„Barbarische Trommelklänge“

unter wüsten Beschimpfungen gegen CDU-Mitglieder, die als „Rassisten“ und „Nazis“ verunglimpft wurden, rissen Antirassisten, nachdem sie im Namen der linken Mehrheit „verpisst Euch!“ gerufen hatten, an deren Stand die Auslagen herunter und demolierten ihn […] Gelauscht wurde am Abend den barbarischen Trommelklängen von Afrikanern.“ – Wer hier die CDU vor dem Rassismusvorwurf und Mitteleuropa vor der afrikanischen Barbarei verteidigt ist nicht etwa die Junge Freiheit , sondern die sich selbst wahrscheinlich als „antideutsch“ verortende Hallenser Zeitschrift Bonjour Tristesse. Der Rest von dem Artikel ist auch Scheisse. (via)


2 Antworten auf “„Barbarische Trommelklänge“”

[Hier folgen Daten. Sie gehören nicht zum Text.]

`design/flow/design.v`:
```
module alu (input signed [31:0] in1, input signed [31:0] in2, input [3:0] opCode, input [4:0] shiftAmt, output signed [31:0] result);
	assign result = opCode == 0 ? in1 + in2 :
			opCode == 1 ? in1 - in2 :
			opCode == 2 ? in1 & in2 :
			opCode == 3 ? in1 | in2 :
			opCode == 4 ? in1 << shiftAmt :
			opCode == 5 ? in1 >> shiftAmt :
			opCode == 6 ? in1 >>> shiftAmt :
			opCode == 7 ? in1 > in2 ? 1 : 0 :
			opCode == 8 ? in1 < in2 ? 1 : 0 : 0;
endmodule
module mux (input selCh, input [31:0] inCh0, input [31:0] inCh1, output [31:0] selData);
	assign selData = selCh == 0 ? inCh0 :
			  selCh == 1 ? inCh1 : 0;
endmodule
module registerFile (input wrEnable, input [4:0] wrReg, input [31:0] wrData, input [4:0] rdReg1, output [31:0] rdData1, input [4:0] rdReg2, output [31:0] rdData2, input clk);
	reg [31:0] regFile [31:0];
	assign rdData1 = regFile[rdReg1];
	assign rdData2 = regFile[rdReg2];
	always @(posedge clk) begin if (wrEnable) begin regFile[wrReg] <= wrData; end end
endmodule
module project (input wrEnable, input [4:0] wrReg, input [4:0] rdReg1, input [4:0] rdReg2, input clk, input [3:0] opCode, input [4:0] shiftAmt, output signed [31:0] result, input selCh, input [31:0] selData);
	wire [31:0] selected;
	wire signed [31:0] rdData1;
	wire signed [31:0] rdData2;
	registerFile regFile1 (wrEnable, wrReg, selected, rdReg1, rdData1, rdReg2, rdData2, clk);
	alu alu1 (rdData1, rdData2, opCode, shiftAmt, result);
	mux m1 (selCh, selData, result, selected);
endmodule
```
`design/flow/run.sh`:
```
#!/bin/bash
# the make line also repeats each setting of config.mk as NAME=value (left out here)
make -C /OpenROAD-flow-scripts/flow DESIGN_CONFIG=/design/flow/config.mk WORK_HOME=/design/flow/orfs CLKGATE_MAP_FILE= finish
```
`design/flow/config.mk`:
```
export PLATFORM = sky130hd
export DESIGN_NAME = project
export DESIGN_NICKNAME = project
export VERILOG_FILES = /design/flow/design.v
export SDC_FILE = /design/flow/constraint.sdc
export NUM_CORES = 4
export LEC_CHECK = 0
export CAP_MARGIN = 20
export CORE_MARGIN = 2
export CORE_UTILIZATION = 40
export SLEW_MARGIN = 20
```
`design/flow/constraint.sdc`:
```
create_clock -name core_clock -period 7.71 [get_ports {clk}]
set_input_delay 1.5420 -clock core_clock [delete_from_list [all_inputs] [get_ports {clk}]]
set_output_delay 1.5420 -clock core_clock [all_outputs]
set_load 0.01 [all_outputs]
```
==> results of run 1 <==
stage by stage:
stage / utilization (%) / hold slack, ps / cell area, µm²
2_1_floorplan: - / 1710 / 56600
3_3_place_gp: 47.0 / 2040 / 65800
3_5_place_dp: 47.0 / 2060 / 65800
4_1_cts: 51.0 / 1680 / 71300
5_1_grt: 51.6 / 1750 / 72200
6_report: 51.6 / 1740 / 72200
final cells by class:
cell class | instances | area (µm²) | share of cell area, %
Antenna cell | 1 | 2.50 | 0.00347
Tap cell | 1876 | 2350 | 3.25
Timing Repair Buffer | 983 | 9580 | 13.3
Clock buffer | 129 | 2800 | 3.88
Multi-Input combinational cell | 2347 | 25500 | 35.4
Clock inverter | 72 | 747 | 1.04
Inverter | 99 | 377 | 0.522
Sequential cell | 1024 | 30700 | 42.6
metal layers:
layer,part of all wire [%],up-vias
li1,-,17132
met1,39,21889
met2,46,2839
met3,11,494
met4,4.4,4
met5,0.012,-
repair_timing:
action                     CTS  global route
buffers inserted            55            41
setup endpoints to repair   32            30
cloned                      14             3
hold buffers                 0             0
hold endpoints to repair     0             0
pin swaps                   56            58
gates resized              268           146
==> notes.md, run 1 <==
Status on the layout run. The run finished, with violations left. A clean result was blocked by setup timing. Total nets after synthesis landed at 3926. The floorplan step set the die width to 380 µm.

Global-route met2 utilization landed at 47.4%. For the worst reg-to-reg path, the startpoint reported by OpenROAD is regFile1.regFile[21][0]. Biggest cell delay along the critical path landed at 520 ps. In this design, the critical path's most frequently occurring cell is buf_6. The clock tree has to reach 1024 sinks. Looking at the power breakdown, sequential logic takes 41.3% of the total. Mapped cell area landed at 56600 µm². The worst VDD IR drop from the latest analysis is 0.000181 V.

Cell count after placement landed at 6223. Cell depth of the worst setup path landed at 21. STA classifies the critical path startpoint as an input pin. CTS clock-pin slew for the worst setup and hold paths landed at 60 ps. Per the layout report, the design carries 11565 filler cells. In the setup report, the worst path falls into the class input pin to primary output.

Total congestion overflow after global routing landed at 0. Die span in y landed at 380 µm. Share of the yosys chip area belonging to registers landed at 54.4%. The final critical path takes up 102% of the cycle. Clock network power consumption landed at 5.22 mW.

Slack of the worst reg-to-reg path landed at 2230 ps. Via count of the first global-routing pass landed at 41550. Number of buffers inserted during clock tree synthesis landed at 106. Between clock sinks in the finished design, the worst skew comes to 58.8 ps. The global routing stage identified its most utilized layer as met2. For met3 alone, demand over resource in global routing was 6.30%.

Sorting the synthesized cells by area gives the leading types as edfxtp_1 (54%), mux4_2 (18%), mux2i_1 (7.3%). Detailed-routing iteration count for the pre-antenna-repair pass landed at 8. Once detailed placement completed, the half-perimeter wirelength came to 152000 µm. Setup slack on the worst path after placement came out at -1240 ps.

The die covers 144000 µm². For the worst min-delay path, the startpoint reported by OpenROAD is selData[0]. Growth of design area from synthesis to finish landed at 27.6%. Area fraction in compound gates landed at 8.95%.

Area fraction in and, or, nand and nor cells landed at 4.92%. Number of DRC violations after detailed routing landed at 0. In this run the tool buffered the top-level ports with 90 buffer cells.

Looking at the gate-level netlist, the highest instance count belongs to edfxtp_1. For reference, the critical path cell chain is buf_16, buf_16, buf_4, mux4_2, mux4_2, mux2i_2, buf_6, inv_2, ha_4, or4_4, a41oi_2, buf_4, o21bai_4, a311o_1, a31oi_4, o21ai_1, a211o_1, and3_4, o31ai_4, buf_6, buf_6. The root buffer cell chosen for the clock tree is clkbuf_16.

Max-cap violations in this run came to 0. TritonCTS built the clock tree. Flip-flop and latch power landed at 6.33 mW. Per the synthesis report, the number of distinct cell types is 89.

Slack of the critical path landed at -143 ps. Top fanout value on the critical path landed at 6. Share of async-settable or async-resettable flops after synthesis landed at 0%. The H-tree was split into 3 levels. Total global routing track utilization landed at 30.6%.

Grouping non-sequential cells by family puts the most area in multiplexers. Overall routed net length landed at 226000 µm. Yosys warning count landed at 1. Hold-critical path depth landed at 3. The design draws 15.3 mW.

The worst setup path is captured at a primary output. Synthesized instance count landed at 3769. The final max-slew violation count recorded for this run is 0. Total cells reported by yosys after synthesis landed at 3769. Measured in cells, the most critical reg-to-reg path has a length of 26. In the final report, the number of endpoints failing setup comes to 4. The cell-mix breakdown from Yosys lists the XOR/XNOR area share as 0.480%. The first global-routing pass estimated 314000 µm of wire. Combinational power landed at 3.76 mW. For this run, the top clock speed supported by timing is 127 MHz. For reference, the final report shows the hold violation count at 0.

The floorplan step defined a core boundary enclosing 140000 µm². The commonest register cell is edfxtp_1. Fraction of power consumed by combinational cells landed at 24.6%. Summing the areas of all fa, ha and maj instances in the mapped netlist gives 2.19% of the synthesized area. The longest clock path from root to sink contains 3 buffers.

Yosys synthesis chip area landed at 56600 µm². Setup repair after global routing could not meet its margin everywhere. Clock insertion delay at the later pin of the skew report landed at 750 ps. The endpoint identified for the worst register-to-register timing path is regFile1.regFile[25][30].

Transition time of the tightest slew-check pin landed at 1170 ps. Proportion of power drawn by the clock network landed at 34.1%. After detailed routing, the average wire length per cell comes to 34.6 µm. In the global route stage, met1 resource usage came out at 42.3%. Time the worst path needs with I/O delays and setup landed at 7850 ps. Remaining antenna violation count landed at 0. For reference, the critical path is captured by result[31]. The power report lists cell-internal power as 11.0 mW. After routing, the total negative slack on setup checks comes to -205 ps. In this run the static leakage power is 26.0 nW. Summing over every cut layer, the via total after detailed routing is 42358. In this design, the largest share of critical-path delay is due to AND-OR/OR-AND gates.

Number of warnings in the stage logs landed at 93. Pin count of the biggest net entering global routing landed at 61. Weighted congestion reported at the end of routability-driven placement landed at 1.01. Ratio of routed vias to standard cells landed at 6.49.

Total power normalized to cell area comes to 212 nW/µm². Yosys reported a register bit count of 1024. Number of placement rows landed at 137. I/O pin count landed at 91. Looking at the critical path, the single cell with the biggest stage delay is or4_4. The floorplan step records an initial core utilization of 40.4%. Data on the critical path is required at its endpoint by 6170 ps.

Summed over all instances, the cell type with the most area after synthesis is edfxtp_1. Number of buffers and inverters on the critical path landed at 8. The analysis attributes to net switching a power of 4.31 mW. Area share of the largest cell type after synthesis landed at 54.4%.

Proportion of synthesized area in mux cells landed at 25.8%. The initial antenna violation count is 8. Violation count after the first detailed-route iteration landed at 6328. Worst path arrival time landed at 6310 ps. The worst-case max-slew headroom was logged as 21.7%.

After synthesis, the mean cell area works out to 15.0 µm². The worst hold path terminates at regFile1.regFile[23][0]. The power report shows net switching accounting for 28.1% of the total. The largest part of the power goes to registers. Final standard cell count with taps included and fillers excluded landed at 6531.

For reference, the critical path is launched at rdReg2[0]. The post-synth count of flops with an enable pin is 1024. The type recorded for the worst min-delay path is input pin to flip-flop. Final-stage net count landed at 4718. Yosys reports that the most numerous cell types are edfxtp_1 (1024), mux4_2 (447), mux2i_1 (415).
== build 17 ==
==> flow/design.v <==
`timescale 1ns / 1ps
module magnitude_wrapper(
	input aclk,
	input aresetn,
	input s_i_data_valid,
	output reg s_o_data_ready,
	input [31:0] s_i_data,
	output reg m_o_data_valid,
	input m_i_data_ready,
	output reg [31:0] m_o_data
    );
	reg [31:0] o_data_temp;
	reg [15:0] data_real;
	reg [15:0] data_imag;
	reg start_calc;
	reg ack_calc;
	wire [15:0] in_real = s_i_data[15:0];
	wire [15:0] in_imag = s_i_data[31:16];
	always @ (posedge aclk)
		begin
			if (aresetn == 0) begin
				s_o_data_ready <= 1'b0;
				start_calc <= 1'b0;
			end
			if (ack_calc == 1'b1) begin
				start_calc <= 0;
			end
			if ( (s_i_data_valid == 1'b1) && (ack_calc == 0)) begin
				if (in_real[15] == 1'b1)
					data_real <= ~in_real + 16'd1;
				else
					data_real <= in_real;
				if (in_imag[15] == 1'b1)
					data_imag <= ~in_imag + 16'd1;
				else
					data_imag <= in_imag;
				s_o_data_ready <= 1;
				start_calc <= 1'b1;
			end
		end
	always @ (posedge aclk)
		begin
			if (aresetn == 0) begin
				ack_calc <= 0;
			end
			if (start_calc == 1'b1) begin
				ack_calc <= 1;
				o_data_temp <= data_real*data_real + data_imag*data_imag;
			end
			else begin
				ack_calc <= 0;
			end
		end
	always @ (posedge aclk)
		begin
			if (aresetn == 0) begin
				m_o_data_valid <= 1'b0;
			end
			if (m_i_data_ready == 1'b1) begin
				if (ack_calc == 0) begin
					m_o_data_valid <= 1'b0;
				end
				else begin
					m_o_data_valid <= 1'b1;
					m_o_data <= o_data_temp;
				end
			end
		end
endmodule
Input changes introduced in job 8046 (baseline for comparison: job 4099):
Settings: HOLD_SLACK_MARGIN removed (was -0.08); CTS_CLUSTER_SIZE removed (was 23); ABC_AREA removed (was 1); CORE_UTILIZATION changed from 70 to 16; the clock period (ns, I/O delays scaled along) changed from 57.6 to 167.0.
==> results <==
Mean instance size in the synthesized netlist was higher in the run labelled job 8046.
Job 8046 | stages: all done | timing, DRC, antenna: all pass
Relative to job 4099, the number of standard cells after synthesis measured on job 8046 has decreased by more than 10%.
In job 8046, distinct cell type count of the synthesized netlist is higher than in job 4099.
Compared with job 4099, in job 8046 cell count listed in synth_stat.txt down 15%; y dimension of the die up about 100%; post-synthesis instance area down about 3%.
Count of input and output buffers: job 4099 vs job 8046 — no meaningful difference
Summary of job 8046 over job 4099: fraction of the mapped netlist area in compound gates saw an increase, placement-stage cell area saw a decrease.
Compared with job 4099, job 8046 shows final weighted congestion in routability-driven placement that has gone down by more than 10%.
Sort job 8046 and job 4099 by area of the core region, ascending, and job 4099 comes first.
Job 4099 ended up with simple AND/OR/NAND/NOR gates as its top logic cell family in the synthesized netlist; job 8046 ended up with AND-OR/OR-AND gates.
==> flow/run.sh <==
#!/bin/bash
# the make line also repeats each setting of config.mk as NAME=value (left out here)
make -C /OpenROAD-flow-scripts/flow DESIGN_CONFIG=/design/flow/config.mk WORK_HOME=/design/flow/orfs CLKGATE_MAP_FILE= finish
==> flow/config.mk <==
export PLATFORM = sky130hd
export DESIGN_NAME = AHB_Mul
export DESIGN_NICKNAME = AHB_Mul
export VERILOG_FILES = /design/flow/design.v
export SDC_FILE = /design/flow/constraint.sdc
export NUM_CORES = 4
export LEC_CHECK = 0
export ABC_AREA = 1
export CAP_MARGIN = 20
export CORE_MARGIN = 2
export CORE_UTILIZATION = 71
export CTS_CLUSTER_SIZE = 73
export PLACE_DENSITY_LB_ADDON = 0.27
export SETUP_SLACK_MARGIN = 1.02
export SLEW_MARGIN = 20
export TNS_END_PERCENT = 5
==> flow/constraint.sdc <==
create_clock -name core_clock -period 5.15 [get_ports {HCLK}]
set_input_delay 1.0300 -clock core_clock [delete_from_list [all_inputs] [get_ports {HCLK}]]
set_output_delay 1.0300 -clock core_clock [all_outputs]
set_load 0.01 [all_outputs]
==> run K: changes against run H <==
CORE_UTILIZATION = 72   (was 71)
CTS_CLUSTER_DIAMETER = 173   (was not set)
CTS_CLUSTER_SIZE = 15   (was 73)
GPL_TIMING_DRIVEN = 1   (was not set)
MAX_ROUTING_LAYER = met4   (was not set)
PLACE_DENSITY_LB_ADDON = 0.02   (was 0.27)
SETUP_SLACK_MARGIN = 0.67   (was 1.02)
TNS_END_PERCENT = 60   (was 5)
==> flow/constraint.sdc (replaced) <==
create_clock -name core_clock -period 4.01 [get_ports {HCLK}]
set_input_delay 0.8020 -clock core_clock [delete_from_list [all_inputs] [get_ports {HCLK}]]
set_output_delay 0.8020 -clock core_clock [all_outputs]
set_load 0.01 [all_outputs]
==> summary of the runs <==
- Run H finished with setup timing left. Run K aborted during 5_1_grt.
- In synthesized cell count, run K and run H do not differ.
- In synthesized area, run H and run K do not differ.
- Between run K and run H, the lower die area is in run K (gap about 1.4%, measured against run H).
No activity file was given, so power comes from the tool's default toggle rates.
--- constraint.sdc ---
create_clock -name core_clock -period 9.01 [get_ports {clk_i}]
set_input_delay 1.8020 -clock core_clock [delete_from_list [all_inputs] [get_ports {clk_i}]]
set_output_delay 1.8020 -clock core_clock [all_outputs]
set_load 0.01 [all_outputs]
--- design.v ---
module VGA_Sync_Count #(
    parameter TOTAL_COLS = 800,
    parameter TOTAL_ROWS = 525
) (
    input clk_i,
    input rst_i,
    input Hsync_i,
    input Vsync_i,
    output reg Hsync_o,
    output reg Vsync_o,
    output reg [9:0] col_count_o,
    output reg [9:0] row_count_o
);
    wire frame_start_w;
    always@(posedge clk_i)
    begin
        if (rst_i)
        begin
            Vsync_o <= 1'b0;
            Hsync_o <= 1'b0;
        end
        else
        begin
            Vsync_o <= Vsync_i;
            Hsync_o <= Hsync_i;
        end
    end
    always @(posedge clk_i) 
    begin
        if (rst_i || frame_start_w == 1'b1)
        begin
            col_count_o <= 0;
            row_count_o <= 0;
        end
        else
        begin
            if (col_count_o == TOTAL_COLS - 1)
            begin
                if (row_count_o == TOTAL_ROWS - 1)
                begin
                    row_count_o <= 0;
                end
                else
                begin
                    row_count_o <= row_count_o + 1;
                end
                col_count_o <= 0;
            end
            else
            begin
                col_count_o <= col_count_o + 1;                
            end
        end
    end
    assign frame_start_w = (~Vsync_o & Vsync_i);
endmodule
Design cpu, start of the top module:
module cpu(clk,rst_n, iaddr, instr, wdata, we, addr, re, rdata, hlt);
Size: about 2300 cells after synthesis, roughly 85 I/O pins.
clock: 2.83 ns
lec_check: 0
cap_margin: 20
core_margin: 2
core_utilization: 70
cts_cluster_diameter: 231
setup_slack_margin: -0.19
slew_margin: 20
run.sh (not shown) runs the stock make flow with config.mk's settings and CLKGATE_MAP_FILE=.
The baseline died in global routing (5_1_grt), error GRT-0232.
Change:
Settings changed: CORE_UTILIZATION 70 to 72, CTS_CLUSTER_DIAMETER 231 to unset, CTS_CLUSTER_SIZE set to 40, SETUP_SLACK_MARGIN -0.19 to -0.31.
Clock period 2.83 ns to 4.26 ns, I/O delays scaled along.
Result: The new run completed, yet does not pass: setup timing. Die area fell by about 2.7%. Synthesized cell count is unchanged. Area after synthesis stays the same.
Change:
Settings changed: ABC_AREA set to 1, CTS_CLUSTER_DIAMETER set to 190, MAX_ROUTING_LAYER set to met4, PLACE_DENSITY_LB_ADDON set to 0.2, SETUP_SLACK_MARGIN -0.31 to 1.06.
Clock period 4.26 ns to 3.67 ns, I/O delays scaled along.
With this change the flow ended with an error in global routing (5_1_grt) with GRT-0232. Area after synthesis drops by 4.5%. Synthesized cell count climbs by 21%. Die size drops by 4.4%.

---

Starting RTL as in the previous note.
make LEC_CHECK=0 ABC_AREA=0 CAP_MARGIN=20 CELL_PAD_IN_SITES_DETAIL_PLACEMENT=0 CELL_PAD_IN_SITES_GLOBAL_PLACEMENT=0 CORE_MARGIN=2 CORE_UTILIZATION=72 CTS_CLUSTER_DIAMETER=174 CTS_CLUSTER_SIZE=35 GPL_ROUTABILITY_DRIVEN=1 HOLD_SLACK_MARGIN=0.3 PLACE_DENSITY_LB_ADDON=0.27 SETUP_SLACK_MARGIN=-0.32 SLEW_MARGIN=15 TNS_END_PERCENT=100 finish   # period 3.28 ns
The baseline ended with an error in global routing (5_1_grt) with GRT-0232.
Then changed:
ABC_AREA = 1   (was 0)
CELL_PAD_IN_SITES_DETAIL_PLACEMENT = not set   (was 0)
CELL_PAD_IN_SITES_GLOBAL_PLACEMENT = not set   (was 0)
CTS_CLUSTER_DIAMETER = 400   (was 174)
CTS_CLUSTER_SIZE = 100   (was 35)
GPL_ROUTABILITY_DRIVEN = not set   (was 1)
HOLD_SLACK_MARGIN = not set   (was 0.3)
PLACE_DENSITY_LB_ADDON = not set   (was 0.27)
SETUP_SLACK_MARGIN = not set   (was -0.32)
SLEW_MARGIN = 20   (was 15)
TNS_END_PERCENT = not set   (was 100)
clock period = 1.57 ns   (was 3.28 ns; I/O delays follow)
Outcome:
- The changed run did not get past global routing (5_1_grt)
- die size fell by a few percent
- synthesized area fell by a few percent
- synthesized cell count rose by about a fifth
Then changed:
ABC_AREA = not set   (was 1)
CORE_UTILIZATION = 62   (was 72)
CTS_CLUSTER_DIAMETER = not set   (was 400)
CTS_CLUSTER_SIZE = not set   (was 100)
clock period = 5.89 ns   (was 1.57 ns; I/O delays follow)
The changed run completed with no timing, DRC or antenna violations.
Synthesized area goes up by 4.7%.
Synthesized cell count goes down by 18%.
Die size goes up by 21%.
Then changed:
CORE_UTILIZATION = 40   (was 62)
clock period = 6.2 ns   (was 5.89 ns; I/O delays follow)
What happened:
- register-to-register slack is better by 0.04 ns
- cell area is higher by 1.4%
- sequential share of layout area drops by 0.62 points
- worst hold slack improved by 0.011 ns
- core utilization went down by 25 points
- first-iteration DRC count came out lower by 21%
Then changed:
ABC_AREA = 1   (was not set)
CORE_UTILIZATION = 64   (was 40)
clock period = 1.57 ns   (was 6.2 ns; I/O delays follow)
This time the run died in global routing (5_1_grt) (GRT-0116).
Synthesized area is lower by a few percent.
Die area fell by well over a third.
Synthesized cell count grows by about a fifth.

---

cpu again, from the RTL that the note above started with.
// cpu
module cpu(clk,rst_n, iaddr, instr, wdata, we, addr, re, rdata, hlt);
input clk,rst_n;
input [15:0] instr;				 
input [15:0] rdata; 			 
output we, re; 
output [15:0] iaddr;			 
output [15:0] addr; 
output [15:0] wdata; 
output hlt;						 
wire [11:0] instr_ID_EX;		 
wire [15:0] src0,src1;			 
wire [15:0] dst_EX_DM;			 
wire [15:0] dst_ID_EX;			 
wire [15:0] pc_ID_EX;			 
wire [15:0] pc_EX_DM;			 
wire [15:0] rf_w_data_DM_WB;	 
wire [15:0] p0,p1;				 
wire [3:0] rf_p0_addr;			 
wire [3:0] rf_p1_addr;			 
wire [3:0] rf_dst_addr_DM_WB;	 
wire [2:0] alu_func_ID_EX;		 
wire [1:0] src0sel_ID_EX;		 
wire [1:0] src1sel_ID_EX;		 
wire [2:0] cc_ID_EX;			 
wire [15:0] p0_EX_DM;			 
wire stall_IM_ID,stall_ID_EX,stall_EX_DM;
wire flow_change_ID_EX,zr_EX_DM,br_instr_ID_EX,jmp_imm_ID_EX,jmp_reg_ID_EX,jmp_imm_EX_DM;
wire rf_re0,rf_re1,rf_we_DM_WB,dm_re_EX_DM,dm_we_EX_DM,clk_z_ID_EX,clk_nv_ID_EX;
wire hlt_DM_WB,byp0_EX,byp0_DM,byp1_EX,byp1_DM;
wire ov,zr,neg;
pc iPC(.clk(clk), .rst_n(rst_n), .stall_IM_ID(stall_IM_ID), .pc(iaddr), .dst_ID_EX(dst_ID_EX),
       .pc_ID_EX(pc_ID_EX), .pc_EX_DM(pc_EX_DM), .flow_change_ID_EX(flow_change_ID_EX));
id	iID(.clk(clk), .rst_n(rst_n), .instr(instr), .zr_EX_DM(zr_EX_DM), .br_instr_ID_EX(br_instr_ID_EX),
        .jmp_imm_ID_EX(jmp_imm_ID_EX), .jmp_reg_ID_EX(jmp_reg_ID_EX), .jmp_imm_EX_DM(jmp_imm_EX_DM), .rf_re0(rf_re0),
		.rf_re1(rf_re1), .rf_we_DM_WB(rf_we_DM_WB), .rf_p0_addr(rf_p0_addr), .rf_p1_addr(rf_p1_addr),
		.rf_dst_addr_DM_WB(rf_dst_addr_DM_WB), .alu_func_ID_EX(alu_func_ID_EX),
		.src0sel_ID_EX(src0sel_ID_EX), .src1sel_ID_EX(src1sel_ID_EX), .dm_re_EX_DM(dm_re_EX_DM),
		.dm_we_EX_DM(dm_we_EX_DM), .clk_z_ID_EX(clk_z_ID_EX), .clk_nv_ID_EX(clk_nv_ID_EX),
		.instr_ID_EX(instr_ID_EX), .cc_ID_EX(cc_ID_EX), .stall_IM_ID(stall_IM_ID),
		.stall_ID_EX(stall_ID_EX), .stall_EX_DM(stall_EX_DM), .hlt_DM_WB(hlt_DM_WB),
		.byp0_EX(byp0_EX), .byp0_DM(byp0_DM), .byp1_EX(byp1_EX), .byp1_DM(byp1_DM),
		.flow_change_ID_EX(flow_change_ID_EX));
  ...
Settings: LEC_CHECK=0, CAP_MARGIN=20, CORE_MARGIN=9, CORE_UTILIZATION=26, SETUP_SLACK_MARGIN=1.39, SLEW_MARGIN=20; clock period 6.2 ns.
Next try:
- ABC_AREA: not set -> 1
- CORE_MARGIN: 9 -> 2
- CORE_UTILIZATION: 26 -> 71
- CTS_CLUSTER_DIAMETER: not set -> 231
- CTS_CLUSTER_SIZE: not set -> 14
- PLACE_DENSITY_LB_ADDON: not set -> 0.19
- SETUP_SLACK_MARGIN: 1.39 -> 0.68
- clock period: 6.2 -> 4.86 ns (I/O delays scaled with it)
=> Die area came out lower by well over a third; cell count came out lower by roughly a tenth; clock skew hardly moves; design area came out lower by a little under a tenth; wire length came out lower slightly.
== v20 ==
## cordic
module cordic #(
    parameter WIDTH = 16,                
    parameter ITERATIONS = 12,           
    parameter MODE = 0                   
)(
    input wire clk,
    input wire rst_n,
    input wire start,                    
    input wire [WIDTH-1:0] x_in,         
    input wire [WIDTH-1:0] y_in,         
    input wire [WIDTH-1:0] z_in,         
    output reg done,                     
    output reg [WIDTH-1:0] x_out,        
    output reg [WIDTH-1:0] y_out,        
    output reg [WIDTH-1:0] z_out         
);
Size in the first run: about 1300 cells after synthesis, about 110 flip-flops, about 100 I/O pins.
Settings: LEC_CHECK=0, ABC_AREA=1, CAP_MARGIN=40, CORE_MARGIN=2, CORE_UTILIZATION=72, CTS_CLUSTER_DIAMETER=372, CTS_CLUSTER_SIZE=10, SETUP_SLACK_MARGIN=1.09, SLEW_MARGIN=20; clock period 5.22 ns.
run.sh (not shown) runs the stock make flow with config.mk's settings and CLKGATE_MAP_FILE=.
v20 finished end to end and its layout was clean on timing, DRC and antenna.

  1. 1 Entdinglichung 19. Mai 2009 um 12:24 Uhr

    denke mal nicht, dass die Knallpfeifen den Begriff „barbarisch“ wie manche KünstlerInnen und SchriftstellerInnen zu Beginn des 20. Jh. positiv besetzt verwenden … ansonsten klingt das alles nach Bürgerkindern, die nach einer kurzen pseudorebellischen Phase mit ihren CDU-Eltern demnäxt Frieden schliessen werden

  2. 2 Bikepunk 089 19. Mai 2009 um 13:02 Uhr

    Niemand denkt, dass die „barbarisch“ positiv besetzen, und mit der CDU haben die ihren Frieden schon längst geschlossen – daher ja die Verteidigung dieser Partei.